Collection entries:

- - - - -

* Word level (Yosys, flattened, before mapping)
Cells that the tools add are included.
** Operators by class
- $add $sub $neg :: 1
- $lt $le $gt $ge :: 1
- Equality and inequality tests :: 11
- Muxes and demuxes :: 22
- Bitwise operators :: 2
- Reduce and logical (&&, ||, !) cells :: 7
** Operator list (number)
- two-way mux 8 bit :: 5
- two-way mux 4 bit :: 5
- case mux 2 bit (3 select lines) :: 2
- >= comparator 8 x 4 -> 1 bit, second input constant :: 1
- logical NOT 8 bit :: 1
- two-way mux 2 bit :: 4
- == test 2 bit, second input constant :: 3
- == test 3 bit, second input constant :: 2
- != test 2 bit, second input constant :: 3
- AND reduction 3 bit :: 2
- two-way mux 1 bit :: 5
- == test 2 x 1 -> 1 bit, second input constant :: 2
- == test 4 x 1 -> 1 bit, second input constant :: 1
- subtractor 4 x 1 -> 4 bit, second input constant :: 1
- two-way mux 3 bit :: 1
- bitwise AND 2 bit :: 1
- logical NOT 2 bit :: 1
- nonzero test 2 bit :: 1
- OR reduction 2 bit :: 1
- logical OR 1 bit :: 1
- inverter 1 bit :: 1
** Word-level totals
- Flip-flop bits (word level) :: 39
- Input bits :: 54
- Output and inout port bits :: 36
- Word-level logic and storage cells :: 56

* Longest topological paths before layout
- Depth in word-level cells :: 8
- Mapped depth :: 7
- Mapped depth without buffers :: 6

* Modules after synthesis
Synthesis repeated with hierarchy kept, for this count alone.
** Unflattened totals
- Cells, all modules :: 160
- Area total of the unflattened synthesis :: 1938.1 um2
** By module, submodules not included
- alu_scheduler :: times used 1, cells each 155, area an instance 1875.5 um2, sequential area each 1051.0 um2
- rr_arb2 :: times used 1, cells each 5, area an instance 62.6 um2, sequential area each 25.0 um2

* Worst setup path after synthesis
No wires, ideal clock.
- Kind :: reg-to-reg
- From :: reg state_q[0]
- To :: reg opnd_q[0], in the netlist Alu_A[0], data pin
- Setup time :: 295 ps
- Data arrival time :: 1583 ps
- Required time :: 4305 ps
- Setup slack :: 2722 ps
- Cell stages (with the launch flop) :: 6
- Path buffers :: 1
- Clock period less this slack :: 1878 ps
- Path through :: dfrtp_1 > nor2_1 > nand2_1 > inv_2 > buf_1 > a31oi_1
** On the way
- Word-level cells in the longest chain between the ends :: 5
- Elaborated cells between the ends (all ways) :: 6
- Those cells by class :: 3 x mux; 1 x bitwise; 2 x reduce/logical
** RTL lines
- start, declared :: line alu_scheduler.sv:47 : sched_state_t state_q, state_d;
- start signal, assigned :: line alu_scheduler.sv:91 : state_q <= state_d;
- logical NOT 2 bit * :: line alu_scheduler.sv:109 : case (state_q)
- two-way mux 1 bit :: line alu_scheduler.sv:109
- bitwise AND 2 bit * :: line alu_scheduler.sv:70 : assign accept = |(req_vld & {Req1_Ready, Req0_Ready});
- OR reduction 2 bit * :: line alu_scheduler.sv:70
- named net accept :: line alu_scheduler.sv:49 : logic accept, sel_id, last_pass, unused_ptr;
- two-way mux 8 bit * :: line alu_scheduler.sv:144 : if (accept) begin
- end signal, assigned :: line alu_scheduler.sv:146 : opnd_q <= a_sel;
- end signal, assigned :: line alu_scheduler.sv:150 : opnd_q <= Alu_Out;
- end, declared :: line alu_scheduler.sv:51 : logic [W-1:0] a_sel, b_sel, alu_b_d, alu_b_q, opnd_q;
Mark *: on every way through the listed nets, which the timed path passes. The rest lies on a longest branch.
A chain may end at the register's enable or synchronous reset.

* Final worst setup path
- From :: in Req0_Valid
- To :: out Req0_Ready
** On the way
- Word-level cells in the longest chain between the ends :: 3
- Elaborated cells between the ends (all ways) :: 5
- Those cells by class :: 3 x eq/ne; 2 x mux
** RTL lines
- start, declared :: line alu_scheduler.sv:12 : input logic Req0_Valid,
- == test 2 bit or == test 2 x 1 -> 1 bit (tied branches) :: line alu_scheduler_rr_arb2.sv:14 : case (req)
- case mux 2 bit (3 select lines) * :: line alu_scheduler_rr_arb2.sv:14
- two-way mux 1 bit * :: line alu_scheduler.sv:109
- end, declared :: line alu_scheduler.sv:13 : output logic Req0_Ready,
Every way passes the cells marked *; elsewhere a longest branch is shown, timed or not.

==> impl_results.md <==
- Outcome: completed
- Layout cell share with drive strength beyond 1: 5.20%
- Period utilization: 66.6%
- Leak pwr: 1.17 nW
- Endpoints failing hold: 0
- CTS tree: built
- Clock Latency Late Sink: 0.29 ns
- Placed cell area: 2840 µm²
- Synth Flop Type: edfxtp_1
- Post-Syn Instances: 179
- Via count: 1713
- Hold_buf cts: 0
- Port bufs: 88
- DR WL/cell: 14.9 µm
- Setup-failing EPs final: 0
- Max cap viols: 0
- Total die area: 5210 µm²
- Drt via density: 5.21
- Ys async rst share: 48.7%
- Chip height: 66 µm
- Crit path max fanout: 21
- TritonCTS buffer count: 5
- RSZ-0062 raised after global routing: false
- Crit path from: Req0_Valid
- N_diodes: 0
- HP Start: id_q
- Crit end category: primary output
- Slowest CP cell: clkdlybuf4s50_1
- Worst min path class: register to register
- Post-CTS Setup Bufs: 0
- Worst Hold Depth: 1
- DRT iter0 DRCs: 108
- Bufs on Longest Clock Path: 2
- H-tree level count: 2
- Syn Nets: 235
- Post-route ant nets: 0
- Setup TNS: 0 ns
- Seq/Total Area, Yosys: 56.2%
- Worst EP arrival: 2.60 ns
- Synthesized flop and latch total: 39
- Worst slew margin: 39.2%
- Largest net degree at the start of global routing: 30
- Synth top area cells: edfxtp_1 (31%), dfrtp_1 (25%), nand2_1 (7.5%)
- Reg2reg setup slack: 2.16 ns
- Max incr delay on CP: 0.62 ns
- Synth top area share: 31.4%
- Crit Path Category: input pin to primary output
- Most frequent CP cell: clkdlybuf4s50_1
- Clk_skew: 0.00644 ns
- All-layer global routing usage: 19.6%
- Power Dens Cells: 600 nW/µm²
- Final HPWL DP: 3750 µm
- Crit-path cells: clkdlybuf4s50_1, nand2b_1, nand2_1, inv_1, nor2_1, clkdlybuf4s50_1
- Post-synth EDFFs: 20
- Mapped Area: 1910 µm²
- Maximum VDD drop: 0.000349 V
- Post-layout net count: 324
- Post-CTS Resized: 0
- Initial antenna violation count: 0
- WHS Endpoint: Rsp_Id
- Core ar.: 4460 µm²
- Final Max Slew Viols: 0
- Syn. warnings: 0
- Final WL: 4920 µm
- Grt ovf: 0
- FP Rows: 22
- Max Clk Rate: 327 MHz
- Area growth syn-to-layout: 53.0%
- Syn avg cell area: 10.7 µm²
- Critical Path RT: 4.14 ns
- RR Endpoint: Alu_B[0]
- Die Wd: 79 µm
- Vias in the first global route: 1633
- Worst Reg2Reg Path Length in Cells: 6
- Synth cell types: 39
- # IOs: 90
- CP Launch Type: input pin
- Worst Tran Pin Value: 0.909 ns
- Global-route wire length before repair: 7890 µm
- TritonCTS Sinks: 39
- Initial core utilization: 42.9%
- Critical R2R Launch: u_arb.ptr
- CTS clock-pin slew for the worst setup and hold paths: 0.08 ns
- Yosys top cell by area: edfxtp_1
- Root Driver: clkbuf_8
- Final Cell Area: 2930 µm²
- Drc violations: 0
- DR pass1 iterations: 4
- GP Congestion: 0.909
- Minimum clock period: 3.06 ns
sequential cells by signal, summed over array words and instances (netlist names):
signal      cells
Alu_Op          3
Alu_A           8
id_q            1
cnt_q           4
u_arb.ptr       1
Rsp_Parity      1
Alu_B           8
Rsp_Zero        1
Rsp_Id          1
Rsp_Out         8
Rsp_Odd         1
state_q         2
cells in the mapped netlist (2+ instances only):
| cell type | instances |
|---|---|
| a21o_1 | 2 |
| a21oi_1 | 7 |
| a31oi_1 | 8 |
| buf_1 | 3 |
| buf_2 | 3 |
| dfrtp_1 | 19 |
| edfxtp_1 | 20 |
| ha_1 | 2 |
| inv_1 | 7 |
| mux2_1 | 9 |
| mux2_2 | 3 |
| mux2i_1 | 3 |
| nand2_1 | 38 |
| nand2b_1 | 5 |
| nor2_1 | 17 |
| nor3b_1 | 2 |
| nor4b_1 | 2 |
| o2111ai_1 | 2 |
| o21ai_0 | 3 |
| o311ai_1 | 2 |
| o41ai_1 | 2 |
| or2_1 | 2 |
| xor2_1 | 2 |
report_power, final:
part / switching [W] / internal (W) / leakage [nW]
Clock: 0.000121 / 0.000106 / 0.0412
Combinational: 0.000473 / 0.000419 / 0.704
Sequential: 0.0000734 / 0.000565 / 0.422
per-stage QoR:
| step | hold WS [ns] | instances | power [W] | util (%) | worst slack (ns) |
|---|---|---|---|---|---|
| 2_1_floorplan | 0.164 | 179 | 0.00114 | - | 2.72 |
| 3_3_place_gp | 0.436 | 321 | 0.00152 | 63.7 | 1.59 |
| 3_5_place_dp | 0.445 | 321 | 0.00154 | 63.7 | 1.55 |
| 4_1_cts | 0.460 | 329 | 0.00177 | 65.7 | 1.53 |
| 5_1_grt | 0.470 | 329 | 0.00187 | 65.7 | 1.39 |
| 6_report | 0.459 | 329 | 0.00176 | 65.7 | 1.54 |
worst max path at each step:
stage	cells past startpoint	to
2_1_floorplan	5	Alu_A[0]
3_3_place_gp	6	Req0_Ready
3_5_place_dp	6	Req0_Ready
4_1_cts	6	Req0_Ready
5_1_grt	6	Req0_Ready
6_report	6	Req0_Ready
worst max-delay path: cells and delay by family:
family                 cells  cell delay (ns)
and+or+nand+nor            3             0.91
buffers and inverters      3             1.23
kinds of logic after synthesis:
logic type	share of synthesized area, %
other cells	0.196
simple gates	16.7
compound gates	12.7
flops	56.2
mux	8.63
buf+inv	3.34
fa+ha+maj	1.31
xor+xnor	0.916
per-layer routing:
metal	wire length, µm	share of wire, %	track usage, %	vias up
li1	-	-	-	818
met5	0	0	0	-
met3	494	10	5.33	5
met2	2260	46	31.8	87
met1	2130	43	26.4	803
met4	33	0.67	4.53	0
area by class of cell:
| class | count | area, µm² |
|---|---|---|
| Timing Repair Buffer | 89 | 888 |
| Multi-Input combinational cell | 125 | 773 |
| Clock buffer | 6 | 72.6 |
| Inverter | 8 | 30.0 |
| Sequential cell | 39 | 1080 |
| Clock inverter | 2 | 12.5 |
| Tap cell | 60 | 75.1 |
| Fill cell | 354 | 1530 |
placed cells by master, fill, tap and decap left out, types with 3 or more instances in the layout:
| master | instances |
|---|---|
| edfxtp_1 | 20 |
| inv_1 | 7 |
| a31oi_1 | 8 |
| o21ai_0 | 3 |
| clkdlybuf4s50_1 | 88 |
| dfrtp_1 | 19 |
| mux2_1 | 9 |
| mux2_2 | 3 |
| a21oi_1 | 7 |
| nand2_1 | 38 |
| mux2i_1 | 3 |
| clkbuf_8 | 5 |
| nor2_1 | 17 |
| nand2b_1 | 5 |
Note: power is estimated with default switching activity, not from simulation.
## src/rtl/hazard_unit.sv

```systemverilog
`default_nettype none
// ============================================================================
// hazard_unit : RV32I hazard detection, operand forwarding and load-use stall
// Revision    : 1.0
// ============================================================================
module hazard_unit (
   input  logic       clk,
   input  logic       rst_n,
   input  logic       rs1use_ID,
   input  logic       rs2use_ID,
   input  logic [1:0] hazard_optype_ID,
   input  logic [4:0] rd_ID,
   input  logic [4:0] rs1_ID,
   input  logic [4:0] rs2_ID,
   input  logic       Branch_ID,
   output logic       PC_EN_IF,
   output logic       reg_FD_EN,
   output logic       reg_FD_flush,
   output logic       reg_DE_flush,
   output logic [1:0] forward_ctrl_A,
   output logic [1:0] forward_ctrl_B,
   output logic       forward_ctrl_ls
);

   localparam logic [1:0] c_OP_OTHER = 2'b00;
   localparam logic [1:0] c_OP_ALU   = 2'b01;
   localparam logic [1:0] c_OP_LOAD  = 2'b10;
   localparam logic [1:0] c_OP_STORE = 2'b11;

   // Shadow slots for EX and MEM. A WB slot would carry nothing observable:
   // the load-to-store path is fully described by the ls bit riding in MEM.
   logic [1:0] ex_op_q,  ex_op_d;
   logic [4:0] ex_rd_q,  ex_rd_d;
   logic       ex_ls_q,  ex_ls_d;
   logic [1:0] mem_op_q;
   logic [4:0] mem_rd_q;
   logic       mem_ls_q;

   logic w_ex_wr, w_mem_wr, w_ex_ld;
   logic w_ex_m1, w_ex_m2, w_mem_m1, w_mem_m2;
   logic w_ls_id, w_stall;

   function automatic logic [1:0] fwd_sel(input logic       ex_hit,
                                          input logic [1:0] ex_op,
                                          input logic       mem_hit,
                                          input logic [1:0] mem_op);
      logic [1:0] sel;
      sel = 2'b00;
      if (ex_hit) begin
         // A hit on an EX load yields the regfile select; stall or ls covers it.
         sel = (ex_op == c_OP_ALU) ? 2'b01 : 2'b00;
      end else if (mem_hit && mem_op == c_OP_ALU) begin
         sel = 2'b10;
      end else if (mem_hit && mem_op == c_OP_LOAD) begin
         sel = 2'b11;
      end
      return sel;
   endfunction

   always_comb begin
      w_ex_wr  = (ex_op_q  == c_OP_ALU || ex_op_q  == c_OP_LOAD) && (ex_rd_q  != 5'd0);
      w_mem_wr = (mem_op_q == c_OP_ALU || mem_op_q == c_OP_LOAD) && (mem_rd_q != 5'd0);
      w_ex_ld  = (ex_op_q == c_OP_LOAD);
      w_ex_m1  = rs1use_ID && w_ex_wr  && (ex_rd_q  == rs1_ID);
      w_ex_m2  = rs2use_ID && w_ex_wr  && (ex_rd_q  == rs2_ID);
      w_mem_m1 = rs1use_ID && w_mem_wr && (mem_rd_q == rs1_ID);
      w_mem_m2 = rs2use_ID && w_mem_wr && (mem_rd_q == rs2_ID);
      w_ls_id  = (hazard_optype_ID == c_OP_STORE) && w_ex_m2 && w_ex_ld
                 && !(w_ex_m1 && w_ex_ld);
      w_stall  = (w_ex_m1 && w_ex_ld) || (w_ex_m2 && w_ex_ld && !w_ls_id);
   end

   always_comb begin
      ex_op_d = c_OP_OTHER;
      ex_rd_d = 5'd0;
      ex_ls_d = 1'b0;
      if (!w_stall) begin
         ex_op_d = hazard_optype_ID;
         ex_rd_d = rd_ID;
         ex_ls_d = w_ls_id;
      end
   end

   always_ff @(posedge clk) begin
      if (!rst_n) begin
         ex_op_q  <= c_OP_OTHER;
         ex_rd_q  <= 5'd0;
         ex_ls_q  <= 1'b0;
         mem_op_q <= c_OP_OTHER;
         mem_rd_q <= 5'd0;
         mem_ls_q <= 1'b0;
      end else begin
         ex_op_q  <= ex_op_d;
         ex_rd_q  <= ex_rd_d;
         ex_ls_q  <= ex_ls_d;
         mem_op_q <= ex_op_q;
         mem_rd_q <= ex_rd_q;
         mem_ls_q <= ex_ls_q;
      end
   end

   assign forward_ctrl_A  = fwd_sel(w_ex_m1, ex_op_q, w_mem_m1, mem_op_q);
   assign forward_ctrl_B  = fwd_sel(w_ex_m2, ex_op_q, w_mem_m2, mem_op_q);
   assign forward_ctrl_ls = mem_ls_q;
   assign PC_EN_IF        = !w_stall;
   assign reg_FD_EN       = !w_stall;
   assign reg_DE_flush    = w_stall;
   // Stall beats branch: branch operands are not valid until the bubble passes.
   assign reg_FD_flush    = Branch_ID && !w_stall;

endmodule
`default_nettype wire
```

## config.mk

```make
export PLATFORM = sky130hd
export DESIGN_NAME = hazard_unit
export DESIGN_NICKNAME = d
export VERILOG_FILES = /design/src/rtl/hazard_unit.sv
export SDC_FILE = /design/constraint.sdc
export NUM_CORES = 1
export LEC_CHECK = 0
export BUFFER_PORTS_ARGS = -buffer_cell sky130_fd_sc_hd__buf_2
export CAP_MARGIN = 20
export CELL_PAD_IN_SITES_DETAIL_PLACEMENT = 1
export CELL_PAD_IN_SITES_GLOBAL_PLACEMENT = 1
export CORE_AREA = 4 4 56 58
export CTS_CLUSTER_DIAMETER = 50
export DETAILED_ROUTE_END_ITERATION = 8
export DIE_AREA = 0 0 60 62
export PLACE_DENSITY = 0.77
export SETUP_SLACK_MARGIN = 0.15
export SLEW_MARGIN = 20
export SYNTH_ARGS = -nofsm -noshare
export SYNTH_HDL_FRONTEND = slang
export SYNTH_SLANG_ARGS = --single-unit
```

## constraint.sdc

```tcl
create_clock -name clk -period 1.6 [get_ports clk]
set_clock_uncertainty 0.15 [all_clocks]
set_input_delay 0 -clock clk [delete_from_list [all_inputs] [get_ports clk]]
set_output_delay 0 -clock clk [all_outputs]
set_load 0.02 [all_outputs]
```

After elaboration in Yosys (flattened, before gate mapping)

Index checks and enable logic that the tools add are counted.

Muxes and demuxes: 7
Reductions and logical operators: 30
Bitwise gates (word level): 1
Equal/unequal tests: 9

Operator list:

| kind                                                | count |
|---|---|
| logical AND 1 bit                                   | 21 |
| equality test 5 bit                                 | 4 |
| two-way mux 2 bit                                   | 6 |
| nonzero test 5 bit                                  | 2 |
| equality test 2 bit, second input constant          | 3 |
| equality test 2 x 1 -> 1 bit, second input constant | 2 |
| zero test 1 bit                                     | 3 |
| logical OR 1 bit                                    | 3 |
| OR reduction 2 bit                                  | 1 |
| two-way mux 1 bit                                   | 1 |
| inverter 1 bit                                      | 1 |

Register bits after elaboration: 16
Output and inout port bits: 9
Bits of input ports: 22

Depth between registers and ports, before layout

Depth in word-level cells: 13
Mapped depth: 7

Worst setup path before layout

OpenSTA, ideal clock, no wires.

Path kind: reg-to-output
From: register ex_rd_q[0]
To: output reg_FD_EN
Slack: -0.046 ns
Data arrival time: 1.496 ns
Cell stages (with the launch flop): 8
Data required time: 1.450 ns
Path through: dfxtp_1 > xor2_1 > nor4_1 > and3_1 > o211a_1 > buf_6 > inv_1 > buf_4

Cells in the longest elaborated chain, start to end: 11

RTL lines:

| item                                                      | line       | source |
|---|---|---|
| start: declaration                                        | 33         | `logic [4:0] ex_rd_q, ex_rd_d;` |
| start signal: assignment                                  | 94         | `ex_rd_q <= ex_rd_d;` |
| nonzero test 5 bit                                        | 61         | `w_ex_wr = (ex_op_q == c_OP_ALU \|\| ex_op_q == c_OP_LOAD) && (ex_rd_q != 5'd0);` |
| logical AND 1 bit                                         | 61         |  |
| logical AND 1 bit, on equally long branches (2 in series) | 65, 64     |  |
| logical AND 1 bit, on equally long branches               | 68, 69, 70 |  |
| logical AND 1 bit or zero test 1 bit (tied branches)      | 68, 69     |  |
| logical AND 1 bit                                         | 69         | `&& !(w_ex_m1 && w_ex_ld);` |
| zero test 1 bit                                           | 70         | `w_stall = (w_ex_m1 && w_ex_ld) \|\| (w_ex_m2 && w_ex_ld && !w_ls_id);` |
| logical AND 1 bit                                         | 70         |  |
| logical OR 1 bit *                                        | 70         |  |
| net reg_DE_flush                                          | 19         | `output logic reg_DE_flush,` |
| zero test 1 bit *                                         | --         |  |
| end: declaration                                          | 17         | `output logic reg_FD_EN,` |

The timed path passes the listed nets; every way through them passes the cells marked *.

Worst setup path after layout

From: register ex_rd_q[0]
To: output reg_FD_flush

Cells in the longest elaborated chain, start to end: 12

RTL lines:

| item                                                      | line       | source |
|---|---|---|
| nonzero test 5 bit                                        | 61         |  |
| logical AND 1 bit                                         | 61         |  |
| logical AND 1 bit, on equally long branches (2 in series) | 65, 64     |  |
| logical AND 1 bit, on equally long branches               | 68, 69, 70 |  |
| logical AND 1 bit or zero test 1 bit (tied branches)      | 68, 69     |  |
| logical AND 1 bit                                         | 69         |  |
| zero test 1 bit                                           | 70         |  |
| logical AND 1 bit                                         | 70         |  |
| logical OR 1 bit *                                        | 70         |  |
| zero test 1 bit *                                         | 109        | `assign reg_FD_flush = Branch_ID && !w_stall;` |
| logical AND 1 bit *                                       | 109        |  |
| end: declaration                                          | 18         | `output logic reg_FD_flush,` |

Every way passes the cells marked *; elsewhere a longest branch is shown, timed or not.

==> flow_summary.json <==
{
  "rrSetupSlack_ns": -0.34,
  "worst_path_most_repeated_cell": "buf_6",
  "grt_pass1_vias": 1105,
  "die_h_um": 62,
  "finalHoldViolCount": 0,
  "hold_end": "reg_FD_flush",
  "synth_mux_area_share_pct": 1.66,
  "cts_tree": "yes",
  "grt_pass1_wl_um": 5440,
  "hold_class": "input port to output port",
  "synth_top_family_by_area": "simple AND/OR/NAND/NOR gates",
  "antenna_found_initial": 0,
  "maxCapViolCount": 0,
  "fmax_mhz": 478,
  "power_density_nw_per_um2": 572,
  "rows": 19,
  "violations": "negative setup slack",
  "cts_htree_levels": 1,
  "holdWs_ns": 0.180,
  "slew_headroom_pct": 77.4,
  "clk_latency_ns": 0.30,
  "cp.required_ns": 1.45,
  "worstMarginPinSlew_ns": 0.338,
  "cts-root-buf": "clkbuf_4",
  "setup_viol_count_final": 16,
  "grt_overflow": 0,
  "clk_pin_slew_ns": 0.11,
  "p_leak_uw": 0.000754,
  "final_max_slew_viol_count": 0,
  "grt_max_degree": 17,
  "finalCriticalPeriod_ns": 2.09,
  "drc": 0,
  "io_pins": 31,
  "critPathSlowestCell": "dfxtp_4",
  "synthXorXnorAreaFrac_pct": 19.3,
  "postLayoutSetupSlackWorst_ns": -0.492,
  "rr_startpoint": "ex_rd_q[0]",
  "max_stage_delay_ns": 0.37,
  "num_antenna_cells": 0,
  "setup.worst_path.end_class": "output port",
  "rsz0062_at_grt": "yes",
  "crit_arrival_ns": 1.94,
  "status": "finished with violations",
  "synth-compound-area-share_pct": 7.17,
  "seq_area_frac_synth_pct": 35.3,
  "vias": 962,
  "synth_warnings": 0,
  "synth_fa_ha_area_share_pct": 5.52,
  "cp_max_fo": 4,
  "start_util_pct": 34.1,
  "firstDrtPassIters": 4,
  "worst_setup_path_start_kind": "flip-flop",
  "coreArea_um2": 2660,
  "ys_ff_latch": 16,
  "cts_max_path_buffers": 2,
  "synth.avg_cell_area_um2": 9.16,
  "detailed_place_hpwl_um": 1990,
  "gp_congestion": 0.773,
  "hold_depth": 3,
  "rr_endpoint": "ex_op_q[1]",
  "final_nets": 194,
  "synthesis.instances": 99,
  "drt_wl_total_um": 3600,
  "worstHoldStart": "Branch_ID",
  "die_area_um2": 3720,
  "synth.distinct_cells": 28,
  "port_buffers": 30,
  "cts.sink_count": 16,
  "syn_nets": 125,
  "post-route-period-util_pct": 131,
  "post_synth_instance_area_um2": 907,
  "crit_type": "flip-flop to output port",
  "ir_drop_uv": 525,
  "drtIter0Drc": 34,
  "wl_per_cell_um": 18.2,
  "reg2regPathDepth": 9,
  "track_usage_pct": 20.9,
  "crit_chain": "xor2_2 -> nor4_2 -> and3_4 -> buf_4 -> o211a_1 -> buf_6 -> nor2b_4 -> buf_6",
  "cts_inserted_buffers": 3,
  "area_delta_synth_final_pct": 85.2,
  "dp_slack_ns": -0.148,
  "synth-simple-area-share_pct": 26.5,
  "drive_gt1_share_pct": 56.9,
  "die_w_um": 60,
  "viasPerCell": 4.86,
  "drtAntennaViolNets": 0
}
-- critical path, delay by kind of cell, from the launching register on --
kind / cells / cell delay, ns
AND/OR/NAND/NOR: 3 / 0.56
buffers and inverters: 3 / 0.37
XOR/XNOR: 1 / 0.14
flip-flops: 1 / 0.37
AO/OA/AOI/OAI: 1 / 0.18
-- placed cells by master (no fill, tap or decap), types with 2 or more instances in the layout --
cell type	synthesis	final
nand4_1	2	2
nand2_1	9	8
buf_4	1	15
buf_2	0	22
dfxtp_1	16	9
ha_1	4	3
buf_6	1	15
xor2_2	0	3
xnor2_1	8	3
a21oi_2	0	2
nor4_2	0	3
dfxtp_2	0	3
clkbuf_4	0	3
xnor2_2	0	5
and2_1	8	8
xor2_1	12	9
nor2_2	0	4
dlygate4sd3_1	0	15
nor2_1	9	5
dfxtp_4	0	4
inv_1	5	4
-- per-layer routing --
layer	global-route usage [%]	routed length, um	up-vias
li1	-	-	458
met1	21.6	1350	469
met2	38.6	1980	27
met3	4.34	158	8
met4	12.7	114	0
met5	0	0	-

- - - - -

▸ INSTRUCTIONS TO FOLLOW
Taking the entries above, write out exactly each line from the one holding "- start, declared :: line alu_scheduler.sv:47" to the one holding "- end, declared :: line alu_scheduler.sv:13", both included, and stop there.

▸ PROBLEM SOLUTION
- start, declared :: line alu_scheduler.sv:47 : sched_state_t state_q, state_d;
- start signal, assigned :: line alu_scheduler.sv:91 : state_q <= state_d;
- logical NOT 2 bit * :: line alu_scheduler.sv:109 : case (state_q)
- two-way mux 1 bit :: line alu_scheduler.sv:109
- bitwise AND 2 bit * :: line alu_scheduler.sv:70 : assign accept = |(req_vld & {Req1_Ready, Req0_Ready});
- OR reduction 2 bit * :: line alu_scheduler.sv:70
- named net accept :: line alu_scheduler.sv:49 : logic accept, sel_id, last_pass, unused_ptr;
- two-way mux 8 bit * :: line alu_scheduler.sv:144 : if (accept) begin
- end signal, assigned :: line alu_scheduler.sv:146 : opnd_q <= a_sel;
- end signal, assigned :: line alu_scheduler.sv:150 : opnd_q <= Alu_Out;
- end, declared :: line alu_scheduler.sv:51 : logic [W-1:0] a_sel, b_sel, alu_b_d, alu_b_q, opnd_q;
Mark *: on every way through the listed nets, which the timed path passes. The rest lies on a longest branch.
A chain may end at the register's enable or synchronous reset.

* Final worst setup path
- From :: in Req0_Valid
- To :: out Req0_Ready
** On the way
- Word-level cells in the longest chain between the ends :: 3
- Elaborated cells between the ends (all ways) :: 5
- Those cells by class :: 3 x eq/ne; 2 x mux
** RTL lines
- start, declared :: line alu_scheduler.sv:12 : input logic Req0_Valid,
- == test 2 bit or == test 2 x 1 -> 1 bit (tied branches) :: line alu_scheduler_rr_arb2.sv:14 : case (req)
- case mux 2 bit (3 select lines) * :: line alu_scheduler_rr_arb2.sv:14
- two-way mux 1 bit * :: line alu_scheduler.sv:109
- end, declared :: line alu_scheduler.sv:13 : output logic Req0_Ready,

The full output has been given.